6. FEES. Licensee shall pay PowerShares a license fee for each product as set forth in Exhibit A. The fee shall be equal to or less than the license cost paid by PowerShares to the Index Provider. The fee shall be paid based on the schedule as set forth below:
Licensee shall calculate the fees payable to PowerShares under this Agreement on a calendar quarterly basis and remit to PowerShares the amount due within thirty (30) days following the close of each quarter, with a statement of account signed by a duly authorized officer. Each payment shall be accompanied by a full accounting of the basis for the calculation of the fee. Licensee shall keep accurate books and records of such account as are necessary to document all amounts due to PowerShares hereunder and PowerShares, or its authorized agent, shall have the right at its own expense and not more frequently than twice a year, to examine such books of account and records to verify the payment due hereunder, provided, however, if PowerShares determines that it has been underpaid by five percent (5%) or more with respect to the payments being audited, the cost of the audit shall be paid by Licensee. If such examination discloses an overpayment or underpayment of the amounts due hereunder, an adjusting payment shall be made within thirty (30) business days to correct such overpayment or underpayment. Such audit right shall continue for twelve (12) months following termination of this Agreement.
7. ENTIRE AGREEMENT. This Agreement sets forth the entire Agreement and the understanding between the parties.
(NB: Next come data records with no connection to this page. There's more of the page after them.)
**src/rtl/decoder_pkg.sv**
```systemverilog
// decoder_pkg: shared types and helpers for decoder_scan.
//   state_e     - FSM states IDLE / DIRECT / SCAN
//   onehot_msb  - MSB-first one-hot decode, sized for the widest supported select
package decoder_pkg;

  typedef enum logic [1:0] {
    IDLE   = 2'd0,
    DIRECT = 2'd1,
    SCAN   = 2'd2
  } state_e;

  // Widest select the helper supports; callers slice the low 2**sel_w bits.
  localparam int MAX_SEL_W = 8;
  localparam int MAX_OUT   = 1 << MAX_SEL_W;

  // Index k sets bit (2**sel_w - 1 - k), so index 0 lands on the MSB.
  function automatic logic [MAX_OUT-1:0] onehot_msb(input logic [MAX_SEL_W-1:0] sel,
                                                    input int unsigned           sel_w);
    logic [MAX_OUT-1:0] oh;
    oh = '0;
    oh[(1 << sel_w) - 1 - int'(sel)] = 1'b1;
    return oh;
  endfunction

endpackage

```
**src/rtl/decoder_dwell_cnt.sv**
```systemverilog
// decoder_dwell_cnt: loadable down-counter that parks at zero.
//   clk, rst    - clock, async active-high reset
//   load_i      - load load_val_i (wins over dec_i)
//   dec_i       - decrement by one; ignored once the count is zero
//   load_val_i  - value to load
//   zero_o      - count is zero
module decoder_dwell_cnt #(
  parameter int W = 8
) (
  input  logic         clk,
  input  logic         rst,
  input  logic         load_i,
  input  logic         dec_i,
  input  logic [W-1:0] load_val_i,
  output logic         zero_o
);

  logic [W-1:0] cnt_q;

  always_ff @(posedge clk or posedge rst) begin
    if (rst)                          cnt_q <= '0;
    else if (load_i)                  cnt_q <= load_val_i;
    else if (dec_i && cnt_q != '0)    cnt_q <= cnt_q - 1'b1;
  end

  assign zero_o = (cnt_q == '0);

endmodule

```
**src/rtl/decoder_scan.sv**
```systemverilog
// decoder_scan: registered N-to-2^N decoder with direct and scan modes.
//   clk, rst   - clock, async active-high reset
//   en         - enable; low forces y inactive and returns to IDLE
//   mode       - 0 direct decode of sel, 1 scan
//   sel        - direct select / scan start index
//   start      - pulse that launches or restarts a scan (mode=1)
//   dwell      - cycles per index minus one, sampled at load/reload
//   y          - registered MSB-first one-hot select (inverted if ACTIVE_LOW)
//   idx        - index currently driven on y
//   busy       - scanning
//   wrap       - one-cycle pulse when the scan index rolls over to 0
module decoder_scan
  import decoder_pkg::*;
#(
  parameter int SEL_W      = 3,
  parameter int DWELL_W    = 8,
  parameter bit ACTIVE_LOW = 1'b0
) (
  input  logic                  clk,
  input  logic                  rst,
  input  logic                  en,
  input  logic                  mode,
  input  logic [SEL_W-1:0]      sel,
  input  logic                  start,
  input  logic [DWELL_W-1:0]    dwell,
  output logic [(1<<SEL_W)-1:0] y,
  output logic [SEL_W-1:0]      idx,
  output logic                  busy,
  output logic                  wrap
);

  localparam int                 OUT_W   = 1 << SEL_W;
  localparam logic [SEL_W-1:0]   IDX_MAX = '1;
  localparam logic [OUT_W-1:0]   Y_OFF   = {OUT_W{ACTIVE_LOW}};

  // Polarity is folded in before the register so y comes straight off flops.
  function automatic logic [OUT_W-1:0] dec_pol(input logic [SEL_W-1:0] s);
    logic [MAX_OUT-1:0] oh;
    oh = onehot_msb(MAX_SEL_W'(s), SEL_W);
    return oh[OUT_W-1:0] ^ Y_OFF;
  endfunction

  state_e             state_q;
  logic [OUT_W-1:0]   y_q;
  logic [SEL_W-1:0]   idx_q, idx_d;
  logic               busy_q, wrap_q;
  logic               cnt_load, cnt_dec, cnt_zero;

  assign idx_d = idx_q + 1'b1;

  // Load on scan launch/restart and on every index advance (reload picks up
  // the current dwell input); otherwise count down while scanning.
  always_comb begin
    cnt_load = en && mode && (start || (state_q == SCAN && cnt_zero));
    cnt_dec  = en && mode && !start && state_q == SCAN && !cnt_zero;
  end

  decoder_dwell_cnt #(.W(DWELL_W)) u_dwell (
    .clk        (clk),
    .rst        (rst),
    .load_i     (cnt_load),
    .dec_i      (cnt_dec),
    .load_val_i (dwell),
    .zero_o     (cnt_zero)
  );

  always_ff @(posedge clk or posedge rst) begin
    if (rst) begin
      state_q <= IDLE;
      y_q     <= Y_OFF;
      idx_q   <= '0;
      busy_q  <= 1'b0;
      wrap_q  <= 1'b0;
    end else begin
      wrap_q <= 1'b0;
      if (!en) begin
        state_q <= IDLE;
        y_q     <= Y_OFF;
        busy_q  <= 1'b0;
      end else if (mode && start) begin
        state_q <= SCAN;
        idx_q   <= sel;
        y_q     <= dec_pol(sel);
        busy_q  <= 1'b1;
      end else if (state_q == SCAN && mode) begin
        if (cnt_zero) begin
          idx_q  <= idx_d;
          y_q    <= dec_pol(idx_d);
          wrap_q <= (idx_q == IDX_MAX);
        end
      end else if (!mode || state_q == DIRECT) begin
        // DIRECT keeps decoding sel even with mode=1 until a start arrives.
        state_q <= DIRECT;
        idx_q   <= sel;
        y_q     <= dec_pol(sel);
        busy_q  <= 1'b0;
      end
      // IDLE with mode=1 and no start: hold inactive.
    end
  end

  assign y    = y_q;
  assign idx  = idx_q;
  assign busy = busy_q;
  assign wrap = wrap_q;

endmodule

```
No modification or amendment of this Agreement shall be valid or binding unless made in writing and signed on behalf of the parties by their duly authorized officers or representatives.
8. EXECUTION. This Agreement may be executed simultaneously with any number of counterparts, each of which shall be deemed an original, but all of which together shall constitute one and the same instrument.
9. GENERAL PROVISIONS.
(a) A party may not assign this Agreement and/or any of its rights and/or obligations hereunder, except to an affiliate or successor in interest, without the prior written consent of the other party, and any attempted assignment by a party requiring the consent of the other party which is made by the assigning party without the other party’s prior consent shall be null and void.
(b) No change in, addition to, or waiver of any of the provisions of this Agreement shall be binding upon either Party unless in writing signed by an authorized representative of such party. No waiver by either Party of any breach by the other party of any of the provisions of this Agreement shall be construed as a waiver of that or any other provision on any other occasion.
(c) This Agreement shall be governed by, and construed and interpreted in accordance with, the laws of the State of Illinois, without regard to its conflict of law provisions.
(d) In the event any one or more of the provisions of this Agreement shall be determined by a court of competent jurisdiction to be invalid, illegal or unenforceable, the remaining provisions of this Agreement shall remain in effect and the Agreement shall be read as though the offending provision had not been written or as the provision shall be determined by such court to be read.
IN WITNESS WHEREOF, PowerShares and Licensee have caused this Agreement to be duly executed on their behalf in the manner legally binding upon them.